本发明公开了一种创伤弧菌RPA‑LFS快速检测方法的建立及应用，包括引物设计及筛选、探针设计及筛选、RPA‑LFS特异性检测、RPA‑LFS反应温度优化、RPA‑LFS反应时间优化、RPA‑LFS最低检出限测定，引物探针筛选探针长度至少46bp，所述探针5’末端用FITC进行标记，3’末端引入3C‑spacer进行末端封闭，在探针中间引入THF，即无嘌呤无嘧啶位点，所述AP位点前至少要保留30bp的碱基，AP位点之后至少有15bp的碱基，下游引物的5’末端标记生物素。本发明对检测人员的实验操作要求不高，在进行现场检测时，不需要聘请专业的技术人员，养殖场工作人员就可以进行检测，不需要凝胶成像系统等设备，既降低了检测成本，又缩短了检测实践，并且能够可视化检测。

技术领域

本发明涉及海产品养殖和食品安全领域，尤其涉及一种创伤弧菌RPA-LFS快速检测方法的建立及应用。

背景技术

目前，检测创伤弧菌的常用方法有传统的培养法，免疫诊断，核酸诊断，其中，核酸诊断主要有聚合酶链式反应(PCR)和(LAMP)两种方法，传统培养法是将送检的样品增菌后进行分离培养，随后对分离培养的可疑菌株进行形态学和生化鉴定，对鉴定结果进行综合评价，确定可疑菌株是否是创伤弧菌。该方法检测周期长，工作量大，对工作人员实验技能要求高，该实验操作只能在实验室进行，无法进行现场检测。

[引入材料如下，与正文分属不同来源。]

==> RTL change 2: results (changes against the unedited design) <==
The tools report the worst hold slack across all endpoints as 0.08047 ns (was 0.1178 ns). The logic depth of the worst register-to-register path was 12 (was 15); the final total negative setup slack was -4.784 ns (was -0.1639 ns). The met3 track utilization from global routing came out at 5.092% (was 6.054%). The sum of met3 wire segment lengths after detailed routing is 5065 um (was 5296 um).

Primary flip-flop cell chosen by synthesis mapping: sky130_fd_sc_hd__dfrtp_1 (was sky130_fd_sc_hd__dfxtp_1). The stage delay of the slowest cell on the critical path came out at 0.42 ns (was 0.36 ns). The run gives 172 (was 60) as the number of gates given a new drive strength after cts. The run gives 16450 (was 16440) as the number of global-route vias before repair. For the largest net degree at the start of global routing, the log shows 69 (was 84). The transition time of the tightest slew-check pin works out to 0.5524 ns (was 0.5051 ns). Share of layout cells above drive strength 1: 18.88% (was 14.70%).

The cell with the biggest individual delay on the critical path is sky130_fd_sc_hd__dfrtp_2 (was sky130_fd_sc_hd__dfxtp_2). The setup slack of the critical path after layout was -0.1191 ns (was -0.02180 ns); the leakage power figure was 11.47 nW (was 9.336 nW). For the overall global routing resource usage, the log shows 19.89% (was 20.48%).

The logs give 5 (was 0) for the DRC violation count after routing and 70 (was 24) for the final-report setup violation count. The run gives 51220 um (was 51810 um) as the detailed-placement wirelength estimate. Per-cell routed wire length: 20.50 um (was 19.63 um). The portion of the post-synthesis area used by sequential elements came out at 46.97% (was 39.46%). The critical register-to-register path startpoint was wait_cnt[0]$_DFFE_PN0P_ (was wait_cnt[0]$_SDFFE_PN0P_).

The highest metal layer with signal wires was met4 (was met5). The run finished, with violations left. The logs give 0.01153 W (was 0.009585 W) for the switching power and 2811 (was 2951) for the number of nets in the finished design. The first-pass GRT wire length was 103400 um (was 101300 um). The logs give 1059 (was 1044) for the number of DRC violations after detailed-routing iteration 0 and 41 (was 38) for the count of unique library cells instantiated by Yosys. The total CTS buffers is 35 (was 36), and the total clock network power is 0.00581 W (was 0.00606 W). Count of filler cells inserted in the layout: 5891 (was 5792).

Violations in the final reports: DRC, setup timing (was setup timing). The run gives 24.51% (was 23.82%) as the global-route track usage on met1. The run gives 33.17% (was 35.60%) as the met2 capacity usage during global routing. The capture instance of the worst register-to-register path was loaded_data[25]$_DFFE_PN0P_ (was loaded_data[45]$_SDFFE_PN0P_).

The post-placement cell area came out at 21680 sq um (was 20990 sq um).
--- src/rtl/div_pkg.sv ---
// Shared types and constants for the divided-clock measurement blocks.
package div_pkg;

    typedef enum logic [2:0] {
        IDLE,
        ARMED,
        TRACK,
        LOCKED,
        LOST
    } meas_state_e;

    localparam int unsigned MIN_PERIOD = 2;

endpackage

--- src/rtl/div_sync_edge.sv ---
// Synchronizes an asynchronous level into clk and flags its rising/falling edges.
module div_sync_edge #(
    parameter int unsigned SYNC_STAGES = 2
) (
    input  logic clk,
    input  logic rst,
    input  logic d_async,
    output logic d_sync,
    output logic rise,
    output logic fall
);

    logic [SYNC_STAGES-1:0] sync_q;
    logic                   dly_q;

    always_ff @(posedge clk) begin
        if (rst) begin
            sync_q <= '0;
            dly_q  <= 1'b0;
        end else begin
            sync_q <= {sync_q[SYNC_STAGES-2:0], d_async};
            dly_q  <= sync_q[SYNC_STAGES-1];
        end
    end

    assign d_sync = sync_q[SYNC_STAGES-1];
    assign rise   = d_sync & ~dly_q;
    assign fall   = ~d_sync & dly_q;

endmodule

传统的培养法检测创伤弧菌的检测周期长，工作量大，对工作人员实验技能要求高，该实验操作只能在实验室进行，无法进行现场检测。PCR要经过三个温度阶段，实验设备要求高且耗时长，因此，PCR技术被局限于实验室研究，不宜做野外实地检测(POCT检测)。LAMP在很大程度上避免了PCR的缺陷，但其自身也存在一定的问题：1、LAMP引物设计比较复杂，需要2-3对引物；2、LAMP很容易产生假阳性的结果，降低结果的精确度；4、LAMP扩增时间一般在40min-60min，在一定程度上增加了时间成本。

免疫诊断是结合抗原抗体免疫反应和酶的高效催化反应的一种可视化检测。通过酶降解底物呈现的颜色深浅来判断检测抗原的多少。该方法特异性强，但对试剂的选择性高，灵敏度低，并且容易出现交叉反应。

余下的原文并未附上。